### RECORDS SUPPLIED
$ cat src/rtl/burstTarget.sv
module burstTarget
  import bt_pkg::*;
#(
  parameter int DATAW = 32,
  parameter int IDXW = 6,
  parameter int WAITW = 4,
  parameter logic [DATAW-1:0] BASE_ADDR = 32'h0000_1000
) (
  input  logic             clk,
  input  logic             rstN,
  input  logic             frameN,
  input  logic             irdyN,
  input  logic [3:0]       cbeN,
  input  logic [DATAW-1:0] adIn,
  input  logic [WAITW-1:0] cfgWait,
  output logic [DATAW-1:0] adOut,
  output logic             adOe,
  output logic             devselN,
  output logic             trdyN,
  output logic             stopN,
  output logic             ctlOe
);
  btStrobe_t        strobe;
  logic             hit;
  logic             lastWord;
  logic [DATAW-1:0] rdData;

  btControl #(.WAITW(WAITW)) uControl (
    .clk      (clk),
    .rstN     (rstN),
    .frameN   (frameN),
    .irdyN    (irdyN),
    .cbeN     (cbeN),
    .cfgWait  (cfgWait),
    .hit      (hit),
    .lastWord (lastWord),
    .strobe   (strobe),
    .devselN  (devselN),
    .trdyN    (trdyN),
    .stopN    (stopN),
    .ctlOe    (ctlOe),
    .adOe     (adOe)
  );

  btDatapath #(.DATAW(DATAW), .IDXW(IDXW), .BASE_ADDR(BASE_ADDR)) uDatapath (
    .clk      (clk),
    .rstN     (rstN),
    .adIn     (adIn),
    .strobe   (strobe),
    .hit      (hit),
    .lastWord (lastWord),
    .rdData   (rdData)
  );

  assign adOut = adOe ? rdData : '0;
endmodule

### WORK REQUEST
If a line in the data above holds the string "IDXW", report that line.

### ANSWER SPACE
  parameter int IDXW = 6,
  btDatapath #(.DATAW(DATAW), .IDXW(IDXW), .BASE_ADDR(BASE_ADDR)) uDatapath (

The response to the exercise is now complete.